I guess I should ask why you are doing what you are attempting to do? Overall goal-wise.

Jos · Answer 2 · Mon Feb 01 2021 23:10:31 GMT+0800 (China Standard Time)

Looking at the datafiles I see now that iforms are not the abstraction I am looking for. I am trying to determine the completeness of an instruction fuzzer/enumerator. That is, given a set of bit patterns (let's say a string of 1, 0 or ? where ? matches either a 1 or a 0) I am trying to determine which valid userspace x64 instructions are not matched by any pattern.

Looking at the python scripts, I see generator.py is used to generate the instruction decoder. I could hook into that by executing everything up to gen_everything_else(), and then flattening the computed graph into a list without any non-terminals. Does that sound like a reasonable approach?

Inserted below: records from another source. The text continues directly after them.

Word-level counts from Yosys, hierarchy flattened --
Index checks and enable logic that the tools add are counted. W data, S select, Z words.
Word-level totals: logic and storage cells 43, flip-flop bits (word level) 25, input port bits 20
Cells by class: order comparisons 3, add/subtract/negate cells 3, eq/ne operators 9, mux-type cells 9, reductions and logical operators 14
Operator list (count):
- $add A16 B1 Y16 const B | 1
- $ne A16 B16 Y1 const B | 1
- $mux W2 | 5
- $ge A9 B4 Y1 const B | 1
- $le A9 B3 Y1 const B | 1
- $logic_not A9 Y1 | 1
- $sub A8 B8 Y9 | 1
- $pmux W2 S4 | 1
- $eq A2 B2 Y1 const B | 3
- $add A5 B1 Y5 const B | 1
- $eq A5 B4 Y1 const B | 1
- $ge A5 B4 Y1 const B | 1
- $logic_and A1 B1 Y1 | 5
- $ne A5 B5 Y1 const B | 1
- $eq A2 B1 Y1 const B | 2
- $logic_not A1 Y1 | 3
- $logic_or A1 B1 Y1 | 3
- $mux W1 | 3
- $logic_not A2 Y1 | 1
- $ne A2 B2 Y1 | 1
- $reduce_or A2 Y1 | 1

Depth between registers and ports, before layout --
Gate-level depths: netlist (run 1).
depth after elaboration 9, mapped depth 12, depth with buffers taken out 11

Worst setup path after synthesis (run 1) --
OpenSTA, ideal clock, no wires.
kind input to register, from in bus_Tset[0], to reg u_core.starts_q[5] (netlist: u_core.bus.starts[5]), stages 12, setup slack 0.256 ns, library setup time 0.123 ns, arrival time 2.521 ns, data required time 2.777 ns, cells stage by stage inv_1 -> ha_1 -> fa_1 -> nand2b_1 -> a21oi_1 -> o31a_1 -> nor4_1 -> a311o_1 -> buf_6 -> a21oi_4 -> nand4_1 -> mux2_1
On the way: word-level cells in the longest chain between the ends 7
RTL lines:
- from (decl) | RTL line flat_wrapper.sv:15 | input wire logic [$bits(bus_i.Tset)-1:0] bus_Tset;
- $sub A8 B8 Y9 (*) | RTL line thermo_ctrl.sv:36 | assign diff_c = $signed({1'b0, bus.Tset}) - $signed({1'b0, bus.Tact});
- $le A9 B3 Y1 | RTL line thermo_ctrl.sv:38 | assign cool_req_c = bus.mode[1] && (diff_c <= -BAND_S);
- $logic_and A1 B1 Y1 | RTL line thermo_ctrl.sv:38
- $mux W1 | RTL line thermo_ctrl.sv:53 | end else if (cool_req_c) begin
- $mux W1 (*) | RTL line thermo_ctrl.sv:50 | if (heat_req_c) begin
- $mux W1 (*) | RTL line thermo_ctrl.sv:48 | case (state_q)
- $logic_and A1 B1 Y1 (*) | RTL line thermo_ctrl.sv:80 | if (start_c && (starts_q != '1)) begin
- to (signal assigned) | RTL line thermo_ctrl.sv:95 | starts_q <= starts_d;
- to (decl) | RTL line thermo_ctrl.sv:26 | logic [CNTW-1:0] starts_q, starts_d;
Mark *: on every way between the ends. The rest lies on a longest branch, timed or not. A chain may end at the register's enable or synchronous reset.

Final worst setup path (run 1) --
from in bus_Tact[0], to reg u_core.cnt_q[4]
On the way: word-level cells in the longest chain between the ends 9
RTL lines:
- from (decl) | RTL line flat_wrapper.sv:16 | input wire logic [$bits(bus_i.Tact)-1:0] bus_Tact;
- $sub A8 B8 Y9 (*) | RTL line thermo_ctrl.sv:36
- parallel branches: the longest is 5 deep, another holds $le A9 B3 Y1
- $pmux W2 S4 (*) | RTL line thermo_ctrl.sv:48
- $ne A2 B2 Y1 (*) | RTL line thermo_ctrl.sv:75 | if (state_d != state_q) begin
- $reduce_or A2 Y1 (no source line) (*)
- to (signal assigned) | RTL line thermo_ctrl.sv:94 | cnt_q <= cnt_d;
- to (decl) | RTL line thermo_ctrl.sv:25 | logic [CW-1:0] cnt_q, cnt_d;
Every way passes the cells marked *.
File: src/rtl/machine_timer_pkg.sv
// Shared constants for the machine timer: register offsets within the 32-byte
// window, CTRL bit positions and the mtimecmp reset value.
package machine_timer_pkg;

  // Byte offsets inside the register window (addr[4:0])
  localparam logic [4:0] MTIMER_OFF_MTIME_LO      = 5'h00;
  localparam logic [4:0] MTIMER_OFF_MTIME_HI      = 5'h04;
  localparam logic [4:0] MTIMER_OFF_MTIMECMP_LO   = 5'h08;
  localparam logic [4:0] MTIMER_OFF_MTIMECMP_HI   = 5'h0C;
  localparam logic [4:0] MTIMER_OFF_CTRL          = 5'h10;
  localparam logic [4:0] MTIMER_OFF_MTIME_HI_SNAP = 5'h14;

  // CTRL layout: EN at bit 0, 8-bit PRESCALE field starting at bit 8
  localparam int unsigned MTIMER_CTRL_EN       = 0;
  localparam int unsigned MTIMER_CTRL_PRESCALE = 8;

  // mtimecmp resets to all-ones so the interrupt cannot fire before software sets it
  localparam logic [63:0] MTIMER_MTIMECMP_RST = 64'hFFFF_FFFF_FFFF_FFFF;

  // Assemble the CTRL read value; unused bits read as zero
  function automatic logic [31:0] mtimer_ctrl_word(input logic en, input logic [7:0] prescale);
    logic [31:0] w;
    w = '0;
    w[MTIMER_CTRL_EN] = en;
    w[MTIMER_CTRL_PRESCALE +: 8] = prescale;
    return w;
  endfunction

endpackage
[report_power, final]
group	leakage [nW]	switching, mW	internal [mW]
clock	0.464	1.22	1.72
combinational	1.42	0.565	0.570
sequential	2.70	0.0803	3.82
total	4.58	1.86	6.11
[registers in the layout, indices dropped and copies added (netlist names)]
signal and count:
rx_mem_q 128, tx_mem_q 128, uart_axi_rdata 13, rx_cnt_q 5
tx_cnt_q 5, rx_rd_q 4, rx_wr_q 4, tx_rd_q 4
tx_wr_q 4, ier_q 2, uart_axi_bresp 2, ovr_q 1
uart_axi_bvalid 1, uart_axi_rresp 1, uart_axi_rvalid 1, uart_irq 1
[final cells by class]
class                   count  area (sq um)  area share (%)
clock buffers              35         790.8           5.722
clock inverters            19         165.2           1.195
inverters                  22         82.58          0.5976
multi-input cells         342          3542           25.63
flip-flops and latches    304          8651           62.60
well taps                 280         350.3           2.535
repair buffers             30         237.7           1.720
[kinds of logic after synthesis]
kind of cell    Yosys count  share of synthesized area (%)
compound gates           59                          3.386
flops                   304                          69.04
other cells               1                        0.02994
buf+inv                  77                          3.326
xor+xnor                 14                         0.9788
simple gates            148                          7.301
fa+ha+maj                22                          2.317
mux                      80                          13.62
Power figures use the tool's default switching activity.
**config.mk**
```make
export PLATFORM = sky130hd
export DESIGN_NAME = snitch_icache_l0_refill_arbiter_flat
export DESIGN_NICKNAME = d
export VERILOG_FILES = /design/src/rtl/snitch_icache_l0_refill_arbiter_if.sv /design/src/rtl/snitch_icache_l0_refill_arbiter.sv /design/src/flat_wrapper.sv
export SDC_FILE = /design/constraint.sdc
export NUM_CORES = 1
export LEC_CHECK = 0
export BUFFER_PORTS_ARGS = -buffer_cell sky130_fd_sc_hd__buf_2
export CAP_MARGIN = 25
export CORE_AREA = 5 5 331 333
export CTS_CLUSTER_DIAMETER = 40
export DETAILED_ROUTE_END_ITERATION = 10
export DIE_AREA = 0 0 336 338
export GPL_TIMING_DRIVEN = 1
export SLEW_MARGIN = 25
export SYNTH_ARGS = -nofsm -noshare
export SYNTH_HDL_FRONTEND = slang
export SYNTH_SLANG_ARGS = --single-unit
```
**constraint.sdc**
```tcl
create_clock -name clk_i -period 3.9 [get_ports clk_i]
set_input_delay 0.195 -clock clk_i [delete_from_list [all_inputs] [get_ports clk_i]]
set_output_delay 0.195 -clock clk_i [all_outputs]
set_load 0.01 [all_outputs]
```
**src/rtl/snitch_icache_l0_refill_arbiter_if.sv**
```systemverilog
`default_nettype none
// ============================================================================
// Module   : snitch_icache_l0_refill_arbiter_if
// Purpose  : Bundles the L0-side refill ports (NR_PORTS flattened lanes) and
//            the shared L1-side refill channel into one interface.
// Ports    : in_req_*  : per-L0 refill requests (addr, id, valid/ready)
//            in_rsp_*  : per-L0 refill responses (data, error, id, valid/ready)
//            out_req_* : arbitrated request towards L1
//            out_rsp_* : L1 response to be routed back
// Modports : slave  - the arbiter's view (directions as named by _i/_o)
//            master - the surrounding logic driving/observing the arbiter
// Revision : 1.0 - initial release
// ============================================================================
interface snitch_icache_l0_refill_arbiter_if #(
   parameter int NR_PORTS   = 4,
   parameter int FETCH_AW   = 32,
   parameter int LINE_WIDTH = 128,
   parameter int ID_WIDTH   = 3
);
   logic [NR_PORTS*FETCH_AW-1:0]   in_req_addr_i;
   logic [NR_PORTS*ID_WIDTH-1:0]   in_req_id_i;
   logic [NR_PORTS-1:0]            in_req_valid_i;
   logic [NR_PORTS-1:0]            in_req_ready_o;
   logic [NR_PORTS*LINE_WIDTH-1:0] in_rsp_data_o;
   logic [NR_PORTS-1:0]            in_rsp_error_o;
   logic [NR_PORTS*ID_WIDTH-1:0]   in_rsp_id_o;
   logic [NR_PORTS-1:0]            in_rsp_valid_o;
   logic [NR_PORTS-1:0]            in_rsp_ready_i;
   logic [FETCH_AW-1:0]            out_req_addr_o;
   logic [ID_WIDTH-1:0]            out_req_id_o;
   logic                           out_req_valid_o;
   logic                           out_req_ready_i;
   logic [LINE_WIDTH-1:0]          out_rsp_data_i;
   logic                           out_rsp_error_i;
   logic [ID_WIDTH-1:0]            out_rsp_id_i;
   logic                           out_rsp_valid_i;
   logic                           out_rsp_ready_o;

   modport slave (
      input  in_req_addr_i, in_req_id_i, in_req_valid_i,
      output in_req_ready_o,
      output in_rsp_data_o, in_rsp_error_o, in_rsp_id_o, in_rsp_valid_o,
      input  in_rsp_ready_i,
      output out_req_addr_o, out_req_id_o, out_req_valid_o,
      input  out_req_ready_i,
      input  out_rsp_data_i, out_rsp_error_i, out_rsp_id_i, out_rsp_valid_i,
      output out_rsp_ready_o
   );

   modport master (
      output in_req_addr_i, in_req_id_i, in_req_valid_i,
      input  in_req_ready_o,
      input  in_rsp_data_o, in_rsp_error_o, in_rsp_id_o, in_rsp_valid_o,
      output in_rsp_ready_i,
      input  out_req_addr_o, out_req_id_o, out_req_valid_o,
      output out_req_ready_i,
      output out_rsp_data_i, out_rsp_error_i, out_rsp_id_i, out_rsp_valid_i,
      input  out_rsp_ready_o
   );
endinterface
`default_nettype wire

```
**src/rtl/snitch_icache_l0_refill_arbiter.sv**
```systemverilog
`default_nettype none
// ============================================================================
// Module   : snitch_icache_l0_refill_arbiter
// Purpose  : Shares one L1 refill channel between NR_PORTS private L0 caches.
//            Demand refills beat prefetches, round-robin within a class, a
//            stalled grant is held until its handshake, responses are routed
//            by the port field of their ID, and each L0 is capped at
//            MAX_OUTSTANDING refills in flight.
// Ports    : clk_i  - clock
//            rst_ni - asynchronous reset, active low
//            bus    - refill interface (slave modport), see the _if file
// Revision : 1.0 - initial release
// ============================================================================
module snitch_icache_l0_refill_arbiter #(
   parameter int NR_PORTS        = 4,
   parameter int FETCH_AW        = 32,
   parameter int LINE_WIDTH      = 128,
   parameter int ID_WIDTH        = 3,
   parameter int MAX_OUTSTANDING = 2,
   parameter bit ASSERT_EN       = 1'b1
) (
   input  logic clk_i,
   input  logic rst_ni,
   snitch_icache_l0_refill_arbiter_if.slave bus
);
   localparam int PW = $clog2(NR_PORTS);
   localparam int CW = $clog2(MAX_OUTSTANDING + 1);
   localparam logic [CW-1:0] C_MAX = CW'(MAX_OUTSTANDING);

   localparam logic [0:0] ST_IDLE   = 1'b0;
   localparam logic [0:0] ST_LOCKED = 1'b1;

   logic [0:0]          state_q, state_d;
   logic [PW-1:0]       lock_idx_q, lock_idx_d;
   logic [PW-1:0]       rr_q, rr_d;
   logic [CW-1:0]       cnt_q [NR_PORTS];
   logic [CW-1:0]       cnt_d [NR_PORTS];

   logic [FETCH_AW-1:0] addr_arr [NR_PORTS];
   logic [ID_WIDTH-1:0] id_arr   [NR_PORTS];
   logic [NR_PORTS-1:0] eligible, demand, prefetch, cand;
   logic [PW-1:0]       rr_pick;
   logic                rr_found;
   logic [PW:0]         rr_sum;
   logic [PW-1:0]       grant_idx;
   logic                req_valid;
   logic                req_hs;

   logic [ID_WIDTH-2:0] rsp_port;
   logic                rsp_port_ok;
   logic                rsp_ready;
   logic                rsp_hs;
   logic                rsp_cnt_zero;
   logic                rsp_underflow;

   // ---------------------------------------------------------------- request
   for (genvar i = 0; i < NR_PORTS; i++) begin : g_port
      assign addr_arr[i] = bus.in_req_addr_i[i*FETCH_AW +: FETCH_AW];
      assign id_arr[i]   = bus.in_req_id_i[i*ID_WIDTH +: ID_WIDTH];
      assign eligible[i] = bus.in_req_valid_i[i] && (cnt_q[i] < C_MAX);
      assign demand[i]   = eligible[i] && !id_arr[i][0];
      assign prefetch[i] = eligible[i] &&  id_arr[i][0];
      assign bus.in_req_ready_o[i] = req_valid && bus.out_req_ready_i
                                     && (grant_idx == PW'(i));
      // Line, error and ID are broadcast; only the valid is steered.
      assign bus.in_rsp_data_o[i*LINE_WIDTH +: LINE_WIDTH] = bus.out_rsp_data_i;
      assign bus.in_rsp_id_o[i*ID_WIDTH +: ID_WIDTH]       = bus.out_rsp_id_i;
      assign bus.in_rsp_error_o[i] = bus.out_rsp_error_i;
      assign bus.in_rsp_valid_o[i] = bus.out_rsp_valid_i
                                     && (rsp_port == (ID_WIDTH-1)'(i));
   end

   // Prefetches only compete when no eligible demand exists.
   assign cand = (|demand) ? demand : prefetch;

   // First candidate at or after rr_q, wrapping modulo NR_PORTS.
   always_comb begin
      rr_pick  = rr_q;
      rr_found = 1'b0;
      rr_sum   = '0;
      for (int k = 0; k < NR_PORTS; k++) begin
         rr_sum = {1'b0, rr_q} + (PW+1)'(k);
         if (rr_sum >= (PW+1)'(NR_PORTS)) begin
            rr_sum = rr_sum - (PW+1)'(NR_PORTS);
         end
         if (!rr_found && cand[rr_sum[PW-1:0]]) begin
            rr_found = 1'b1;
            rr_pick  = rr_sum[PW-1:0];
         end
      end
   end

   // ------------------------------------------------------------- lock FSM
   always_ff @(posedge clk_i or negedge rst_ni) begin
      if (!rst_ni) begin
         state_q    <= ST_IDLE;
         lock_idx_q <= '0;
      end else begin
         state_q    <= state_d;
         lock_idx_q <= lock_idx_d;
      end
   end

   always_comb begin
      state_d    = state_q;
      lock_idx_d = lock_idx_q;
      case (state_q)
         ST_IDLE: begin
            if (req_valid && !bus.out_req_ready_i) begin
               state_d    = ST_LOCKED;
               lock_idx_d = grant_idx;
            end
         end
         ST_LOCKED: begin
            if (req_valid && bus.out_req_ready_i) begin
               state_d = ST_IDLE;
            end
         end
         default: state_d = ST_IDLE;
      endcase
   end

   // A stalled request keeps its grant so addr/id stay stable towards L1,
   // even if a higher-priority demand shows up in the meantime.
   always_comb begin
      grant_idx = rr_pick;
      req_valid = |cand;
      if (state_q == ST_LOCKED) begin
         grant_idx = lock_idx_q;
         req_valid = bus.in_req_valid_i[lock_idx_q];
      end
   end

   assign req_hs              = req_valid && bus.out_req_ready_i;
   assign bus.out_req_valid_o = req_valid;
   assign bus.out_req_addr_o  = addr_arr[grant_idx];
   assign bus.out_req_id_o    = id_arr[grant_idx];

   // --------------------------------------------------------------- response
   assign rsp_port    = bus.out_rsp_id_i[ID_WIDTH-1:1];
   assign rsp_port_ok = {1'b0, rsp_port} < ID_WIDTH'(NR_PORTS);

   // Out-of-range port IDs keep ready high so the bogus response drains.
   always_comb begin
      rsp_ready    = 1'b1;
      rsp_cnt_zero = 1'b0;
      for (int i = 0; i < NR_PORTS; i++) begin
         if (rsp_port == (ID_WIDTH-1)'(i)) begin
            rsp_ready    = bus.in_rsp_ready_i[i];
            rsp_cnt_zero = (cnt_q[i] == '0);
         end
      end
   end

   assign bus.out_rsp_ready_o = rsp_ready;
   assign rsp_hs        = bus.out_rsp_valid_i && rsp_ready && rsp_port_ok;
   assign rsp_underflow = rsp_hs && rsp_cnt_zero;

   // -------------------------------------------------------------- counters
   always_comb begin
      for (int i = 0; i < NR_PORTS; i++) begin
         cnt_d[i] = cnt_q[i];
         case ({req_hs && (grant_idx == PW'(i)),
                rsp_hs && (rsp_port == (ID_WIDTH-1)'(i)) && (cnt_q[i] != '0)})
            2'b10:   cnt_d[i] = cnt_q[i] + CW'(1);
            2'b01:   cnt_d[i] = cnt_q[i] - CW'(1);
            default: cnt_d[i] = cnt_q[i];
         endcase
      end
   end

   always_comb begin
      rr_d = rr_q;
      if (req_hs) begin
         rr_d = (grant_idx == PW'(NR_PORTS - 1)) ? '0 : grant_idx + PW'(1);
      end
   end

   always_ff @(posedge clk_i or negedge rst_ni) begin
      if (!rst_ni) begin
         rr_q <= '0;
         for (int i = 0; i < NR_PORTS; i++) cnt_q[i] <= '0;
      end else begin
         rr_q <= rr_d;
         for (int i = 0; i < NR_PORTS; i++) cnt_q[i] <= cnt_d[i];
      end
   end

   // ------------------------------------------------------------- assertions
   if (ASSERT_EN) begin : g_assert
      always_ff @(posedge clk_i) begin
         if (rst_ni) begin
            assert (!(state_q == ST_LOCKED && !bus.in_req_valid_i[lock_idx_q]))
               else $error("locked port dropped its request valid");
            assert (!(bus.out_rsp_valid_i && !rsp_port_ok))
               else $error("response ID addresses a non-existent port");
            assert (!rsp_underflow)
               else $error("response for a port with no refill in flight");
         end
      end
   end

endmodule
`default_nettype wire

```
**src/flat_wrapper.sv**
```systemverilog
// flat-port wrapper written by rule: the top's interface ports become plain ports
module snitch_icache_l0_refill_arbiter_flat 
#(
   parameter int NR_PORTS        = 4,
   parameter int FETCH_AW        = 32,
   parameter int LINE_WIDTH      = 128,
   parameter int ID_WIDTH        = 3,
   parameter int MAX_OUTSTANDING = 2,
   parameter bit ASSERT_EN       = 1'b1
)
  (clk_i, rst_ni, bus_in_req_addr_i, bus_in_req_id_i, bus_in_req_valid_i, bus_in_req_ready_o, bus_in_rsp_data_o, bus_in_rsp_error_o, bus_in_rsp_id_o, bus_in_rsp_valid_o, bus_in_rsp_ready_i, bus_out_req_addr_o, bus_out_req_id_o, bus_out_req_valid_o, bus_out_req_ready_i, bus_out_rsp_data_i, bus_out_rsp_error_i, bus_out_rsp_id_i, bus_out_rsp_valid_i, bus_out_rsp_ready_o);
  snitch_icache_l0_refill_arbiter_if #(.NR_PORTS(NR_PORTS), .FETCH_AW(FETCH_AW), .LINE_WIDTH(LINE_WIDTH), .ID_WIDTH(ID_WIDTH)) bus_i ();
  input  logic clk_i;
  input  logic rst_ni;
  input wire logic [$bits(bus_i.in_req_addr_i)-1:0] bus_in_req_addr_i;
  input wire logic [$bits(bus_i.in_req_id_i)-1:0] bus_in_req_id_i;
  input wire logic [$bits(bus_i.in_req_valid_i)-1:0] bus_in_req_valid_i;
  output wire logic [$bits(bus_i.in_req_ready_o)-1:0] bus_in_req_ready_o;
  output wire logic [$bits(bus_i.in_rsp_data_o)-1:0] bus_in_rsp_data_o;
  output wire logic [$bits(bus_i.in_rsp_error_o)-1:0] bus_in_rsp_error_o;
  output wire logic [$bits(bus_i.in_rsp_id_o)-1:0] bus_in_rsp_id_o;
  output wire logic [$bits(bus_i.in_rsp_valid_o)-1:0] bus_in_rsp_valid_o;
  input wire logic [$bits(bus_i.in_rsp_ready_i)-1:0] bus_in_rsp_ready_i;
  output wire logic [$bits(bus_i.out_req_addr_o)-1:0] bus_out_req_addr_o;
  output wire logic [$bits(bus_i.out_req_id_o)-1:0] bus_out_req_id_o;
  output wire logic [$bits(bus_i.out_req_valid_o)-1:0] bus_out_req_valid_o;
  input wire logic [$bits(bus_i.out_req_ready_i)-1:0] bus_out_req_ready_i;
  input wire logic [$bits(bus_i.out_rsp_data_i)-1:0] bus_out_rsp_data_i;
  input wire logic [$bits(bus_i.out_rsp_error_i)-1:0] bus_out_rsp_error_i;
  input wire logic [$bits(bus_i.out_rsp_id_i)-1:0] bus_out_rsp_id_i;
  input wire logic [$bits(bus_i.out_rsp_valid_i)-1:0] bus_out_rsp_valid_i;
  output wire logic [$bits(bus_i.out_rsp_ready_o)-1:0] bus_out_rsp_ready_o;
  assign bus_i.in_req_addr_i = bus_in_req_addr_i;
  assign bus_i.in_req_id_i = bus_in_req_id_i;
  assign bus_i.in_req_valid_i = bus_in_req_valid_i;
  assign bus_in_req_ready_o = bus_i.in_req_ready_o;
  assign bus_in_rsp_data_o = bus_i.in_rsp_data_o;
  assign bus_in_rsp_error_o = bus_i.in_rsp_error_o;
  assign bus_in_rsp_id_o = bus_i.in_rsp_id_o;
  assign bus_in_rsp_valid_o = bus_i.in_rsp_valid_o;
  assign bus_i.in_rsp_ready_i = bus_in_rsp_ready_i;
  assign bus_out_req_addr_o = bus_i.out_req_addr_o;
  assign bus_out_req_id_o = bus_i.out_req_id_o;
  assign bus_out_req_valid_o = bus_i.out_req_valid_o;
  assign bus_i.out_req_ready_i = bus_out_req_ready_i;
  assign bus_i.out_rsp_data_i = bus_out_rsp_data_i;
  assign bus_i.out_rsp_error_i = bus_out_rsp_error_i;
  assign bus_i.out_rsp_id_i = bus_out_rsp_id_i;
  assign bus_i.out_rsp_valid_i = bus_out_rsp_valid_i;
  assign bus_out_rsp_ready_o = bus_i.out_rsp_ready_o;
  snitch_icache_l0_refill_arbiter #(.NR_PORTS(NR_PORTS), .FETCH_AW(FETCH_AW), .LINE_WIDTH(LINE_WIDTH), .ID_WIDTH(ID_WIDTH), .MAX_OUTSTANDING(MAX_OUTSTANDING), .ASSERT_EN(ASSERT_EN)) u_core (.clk_i(clk_i), .rst_ni(rst_ni), .bus(bus_i));
endmodule
```
==> results.cfg <==
[yosys]
synth_cell_type_count = 48
synth_edf_count = 0
synth.avg_cell_area_sq_um = 8.51
syn_nets = 1002
synthCells = 714
async_flop_share = 1.00
yosysSeqAreaShare = 0.0536
synth-main-ff-cell = dfrtp_1
synth-seq-cells = 13
synth_area_sq_um = 6070
yosys_warnings = 0

[clocking]
cts_buffer_depth = 2
cts_sinks = 13
clk_pin_slew_ps = 50
tritoncts = done
cts_buffers = 3
clk_latency_ps = 250
htreeDepth = 1
cts_root_buffer = clkbuf_16

[timing]
maxSlewViolCount = 0
min_period_ps = 3790
period_share = 0.972
skew_ps = 2.15
fmaxAchievable_mhz = 264
rsz0062_at_grt = no
finalSetupViolCount = 0
fin_setup_tns_ps = 0
slew_headroom = 0.621
hold_violations = 0
tightest_slew_ps = 562

[pwr]
power_switching_w = 0.00221
p_per_area_nw_per_um2 = 779
swShare = 0.548
combinationalPowerShare = 0.868
p_leak_nw = 1.67
power_frac_clock = 0.050
ir_drop_mv = 0.475
seq_power_share = 0.082
p_int_w = 0.00182

[routing]
ant_nets = 0
met3WireLength_um = 11000
wirelength_um = 43700
wl_met1_um = 12300
drtPass1Iterations = 4
viasPerCell = 1.92
drc = 0
first_iter_violations = 90
wl_per_cell_um = 24.1
wl_met2_um = 18500
top_layer = met5
num_vias = 3471

[critical_path]
crit_type = flip-flop to output port
rr_worst_depth = 12
r2r_slack_ps = 260
cp_data_arrival_time_ps = 3600
crit_required_ps = 3700
end_kind = output port
startpoint_type = flip-flop
path_max_fanout = 7
r2r_end = u_core.cnt_q[7]
reg2reg_from = u_core.cnt_q[1]
setup.worst_path.start = u_core.cnt_q[1]

[grt]
grt_max_degree = 36
grt_use_total = 0.0687
overflow = 0
grt_pass1_vias = 3684
antenna_found_initial = 21
grt_pass1_wl_um = 48300

[die]
fp-row-count = 120
die_h_um = 338
core_area_sq_um = 106000
die-area_sq_um = 114000
ios = 857
start_util = 0.0571
die_w_um = 336

[hold_path]
hold_class = input port to flip-flop
min_path_cells = 3
hp-start = bus_out_req_ready_i

[cells_and_area]
synthToLayoutAreaGrowth_pct = -14.9
nets = 689
drive_gt1_frac = 0.688
layout_common_cells = buf_2, mux4_2, nor2_1
final_core_util = 0.0486
final_common_cell = buf_2

[job]
maxCapViolations = 0

[status]
status = finished clean

[place]
port_buffers = 206
gp_congestion = 0.791
dp_hpwl_um = 38900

Mark Charney · Answer 3 · Tue Feb 02 2021 00:17:18 GMT+0800 (China Standard Time)

I do not understand what you are trying to do. I suspect there are far too many bit patterns when you take into account memory addressing and the resulting differing instruction lengths.

FWIW, the test generator for the xed enc2 encoder generates all the legal instructions. Possibly you could go at it from that angle. I do not know anything about your fuzzer though.

If you do coding, I would suggest building off of the pysrc/read_xed_db.py, pysrc/gen_setup.py and the simple example pysrc/gen_dump.py). They works off the intermediate build products from obj/dgen (typically). I do not recommend people modify the other scripts.